In this study, the numerical Discrete Element Method (DEM) is used for simulating drained and undrained behavior of 2D polygonal granular materials in order to find critical state line. For undrained behavior simulation, two methods including constant volume and cylinder methods have been used. In the constant volume method, it is assumed that the volume of the soil remains constant during the loading due to the incommensurability of water. In the cylinder method, however, a pipe is considered among adjacent pores that provides the water transformation between them. Undrained simulation was performed for sandy samples at the confining pressure of 200 kPa by both methods. Simulations show that the results obtained by cylinder method have good conformity with those of the constant volume method.

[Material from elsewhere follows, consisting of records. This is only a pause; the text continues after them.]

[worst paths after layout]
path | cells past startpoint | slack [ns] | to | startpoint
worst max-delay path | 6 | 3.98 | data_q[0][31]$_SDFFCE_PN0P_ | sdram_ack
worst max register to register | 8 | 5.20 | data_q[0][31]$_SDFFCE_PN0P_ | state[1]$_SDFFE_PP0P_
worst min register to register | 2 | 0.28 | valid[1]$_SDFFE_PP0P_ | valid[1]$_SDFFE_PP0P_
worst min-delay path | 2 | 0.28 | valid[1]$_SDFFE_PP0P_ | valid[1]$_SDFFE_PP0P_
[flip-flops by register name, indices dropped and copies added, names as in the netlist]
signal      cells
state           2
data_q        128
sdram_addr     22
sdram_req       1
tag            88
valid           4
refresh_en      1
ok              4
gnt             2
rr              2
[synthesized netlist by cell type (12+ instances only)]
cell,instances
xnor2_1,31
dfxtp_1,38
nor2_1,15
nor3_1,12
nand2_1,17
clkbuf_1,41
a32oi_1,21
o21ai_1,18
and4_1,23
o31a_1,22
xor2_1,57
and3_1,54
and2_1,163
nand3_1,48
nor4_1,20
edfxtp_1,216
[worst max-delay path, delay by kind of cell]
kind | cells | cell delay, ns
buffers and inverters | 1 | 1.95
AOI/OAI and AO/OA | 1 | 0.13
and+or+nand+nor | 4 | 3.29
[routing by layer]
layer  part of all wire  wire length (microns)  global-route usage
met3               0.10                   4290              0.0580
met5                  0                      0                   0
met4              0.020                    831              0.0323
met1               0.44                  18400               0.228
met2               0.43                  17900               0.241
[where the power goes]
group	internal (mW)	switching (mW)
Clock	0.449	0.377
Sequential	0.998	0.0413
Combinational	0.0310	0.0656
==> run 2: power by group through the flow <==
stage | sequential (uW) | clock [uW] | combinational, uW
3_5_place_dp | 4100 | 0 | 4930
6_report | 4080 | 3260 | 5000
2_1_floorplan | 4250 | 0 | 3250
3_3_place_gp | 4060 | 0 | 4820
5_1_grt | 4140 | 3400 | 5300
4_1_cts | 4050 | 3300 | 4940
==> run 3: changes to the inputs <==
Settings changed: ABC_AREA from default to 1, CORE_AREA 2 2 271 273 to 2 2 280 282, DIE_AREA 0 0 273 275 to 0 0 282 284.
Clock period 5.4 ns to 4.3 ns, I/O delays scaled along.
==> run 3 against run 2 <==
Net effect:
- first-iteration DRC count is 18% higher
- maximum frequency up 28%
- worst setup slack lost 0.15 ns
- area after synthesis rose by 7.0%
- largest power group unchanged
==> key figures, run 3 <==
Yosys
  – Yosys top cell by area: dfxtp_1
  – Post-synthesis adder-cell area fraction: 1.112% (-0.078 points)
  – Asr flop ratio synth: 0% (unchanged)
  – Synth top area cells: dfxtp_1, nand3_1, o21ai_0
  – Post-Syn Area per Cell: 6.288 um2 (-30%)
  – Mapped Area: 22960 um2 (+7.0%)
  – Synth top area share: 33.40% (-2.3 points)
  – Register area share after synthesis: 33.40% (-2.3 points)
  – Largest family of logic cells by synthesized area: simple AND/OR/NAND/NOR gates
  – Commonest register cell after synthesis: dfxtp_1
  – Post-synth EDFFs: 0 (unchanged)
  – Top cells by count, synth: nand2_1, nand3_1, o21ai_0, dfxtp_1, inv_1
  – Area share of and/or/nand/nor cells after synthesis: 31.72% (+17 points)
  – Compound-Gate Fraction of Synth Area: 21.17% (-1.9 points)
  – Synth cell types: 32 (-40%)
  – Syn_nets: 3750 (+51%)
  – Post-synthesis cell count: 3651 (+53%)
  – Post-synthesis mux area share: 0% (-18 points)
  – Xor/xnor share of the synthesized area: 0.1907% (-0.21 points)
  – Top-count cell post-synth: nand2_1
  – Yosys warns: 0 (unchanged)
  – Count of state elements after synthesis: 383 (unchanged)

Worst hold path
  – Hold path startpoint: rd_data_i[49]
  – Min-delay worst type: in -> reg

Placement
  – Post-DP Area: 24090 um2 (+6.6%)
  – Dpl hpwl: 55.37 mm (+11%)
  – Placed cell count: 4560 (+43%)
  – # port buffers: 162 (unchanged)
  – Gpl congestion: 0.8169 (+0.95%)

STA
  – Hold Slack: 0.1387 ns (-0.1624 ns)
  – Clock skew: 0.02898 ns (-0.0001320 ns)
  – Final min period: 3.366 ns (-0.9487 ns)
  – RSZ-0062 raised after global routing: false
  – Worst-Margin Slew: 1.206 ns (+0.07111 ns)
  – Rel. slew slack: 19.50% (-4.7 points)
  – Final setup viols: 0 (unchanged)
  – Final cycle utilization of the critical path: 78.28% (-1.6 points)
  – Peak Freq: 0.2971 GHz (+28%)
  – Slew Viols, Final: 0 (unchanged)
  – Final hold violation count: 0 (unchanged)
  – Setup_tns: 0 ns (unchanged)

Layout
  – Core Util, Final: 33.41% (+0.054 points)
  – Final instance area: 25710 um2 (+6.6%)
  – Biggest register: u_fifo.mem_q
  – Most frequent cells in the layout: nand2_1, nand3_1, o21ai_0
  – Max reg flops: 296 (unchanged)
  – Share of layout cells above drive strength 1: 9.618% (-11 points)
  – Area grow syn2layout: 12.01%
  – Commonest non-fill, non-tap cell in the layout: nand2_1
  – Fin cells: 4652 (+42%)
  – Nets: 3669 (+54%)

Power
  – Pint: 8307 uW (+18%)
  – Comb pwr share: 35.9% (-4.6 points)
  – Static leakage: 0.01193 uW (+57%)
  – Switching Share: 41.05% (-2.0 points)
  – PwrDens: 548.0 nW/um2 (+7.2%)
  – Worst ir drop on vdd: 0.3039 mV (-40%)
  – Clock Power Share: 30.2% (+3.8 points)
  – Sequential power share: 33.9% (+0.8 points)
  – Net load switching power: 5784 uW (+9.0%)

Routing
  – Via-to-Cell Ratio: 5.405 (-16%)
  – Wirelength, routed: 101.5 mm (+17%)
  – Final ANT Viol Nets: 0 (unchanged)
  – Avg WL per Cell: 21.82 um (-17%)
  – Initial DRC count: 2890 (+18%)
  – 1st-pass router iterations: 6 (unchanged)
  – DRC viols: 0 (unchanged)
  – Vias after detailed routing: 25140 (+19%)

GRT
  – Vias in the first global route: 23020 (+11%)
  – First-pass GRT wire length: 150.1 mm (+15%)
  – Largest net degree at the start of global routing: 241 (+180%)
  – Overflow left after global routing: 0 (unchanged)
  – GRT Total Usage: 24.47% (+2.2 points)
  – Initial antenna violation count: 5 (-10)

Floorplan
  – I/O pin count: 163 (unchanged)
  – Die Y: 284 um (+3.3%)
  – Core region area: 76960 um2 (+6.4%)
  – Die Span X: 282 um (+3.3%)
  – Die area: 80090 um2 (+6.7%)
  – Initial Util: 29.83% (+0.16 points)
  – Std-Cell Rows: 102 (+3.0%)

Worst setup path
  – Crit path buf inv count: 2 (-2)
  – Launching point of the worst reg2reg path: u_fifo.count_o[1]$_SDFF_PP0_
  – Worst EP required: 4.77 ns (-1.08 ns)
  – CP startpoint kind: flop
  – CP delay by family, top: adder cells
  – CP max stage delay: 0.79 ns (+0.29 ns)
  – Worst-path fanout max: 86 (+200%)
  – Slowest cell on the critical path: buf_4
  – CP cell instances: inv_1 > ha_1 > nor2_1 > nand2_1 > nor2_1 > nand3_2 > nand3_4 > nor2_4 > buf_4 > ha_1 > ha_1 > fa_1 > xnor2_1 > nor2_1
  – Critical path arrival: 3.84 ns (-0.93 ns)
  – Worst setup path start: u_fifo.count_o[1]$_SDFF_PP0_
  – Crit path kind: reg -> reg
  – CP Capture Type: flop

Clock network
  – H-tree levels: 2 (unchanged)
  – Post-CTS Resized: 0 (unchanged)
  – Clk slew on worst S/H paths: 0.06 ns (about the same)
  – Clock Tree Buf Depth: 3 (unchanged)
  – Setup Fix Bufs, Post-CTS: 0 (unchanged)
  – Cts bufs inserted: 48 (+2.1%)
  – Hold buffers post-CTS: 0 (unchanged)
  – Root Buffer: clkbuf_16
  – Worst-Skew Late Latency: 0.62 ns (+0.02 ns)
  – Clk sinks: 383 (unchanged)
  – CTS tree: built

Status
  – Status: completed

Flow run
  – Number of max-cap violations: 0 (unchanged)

As the water becomes less compressible, i.e., stiffer, the results of both methods become closer. Also, the effect of confining pressure on the drained and undrained behavior by constant volume and cylinder methods was investigated. The results of the simulations showed that by increasing the confining pressure, the deviatoric stress and the contraction tendency increase in drained and undrained simulations. To achieve critical state, the simulations were performed until large strains where the deviatoric stress and void ratio become constant. Then the critical state line locus and also its parameters are determined. The results show that the critical state line locus does not depend on the stress path and the simulation method for undrained condition has very little impact on the critical state line locus.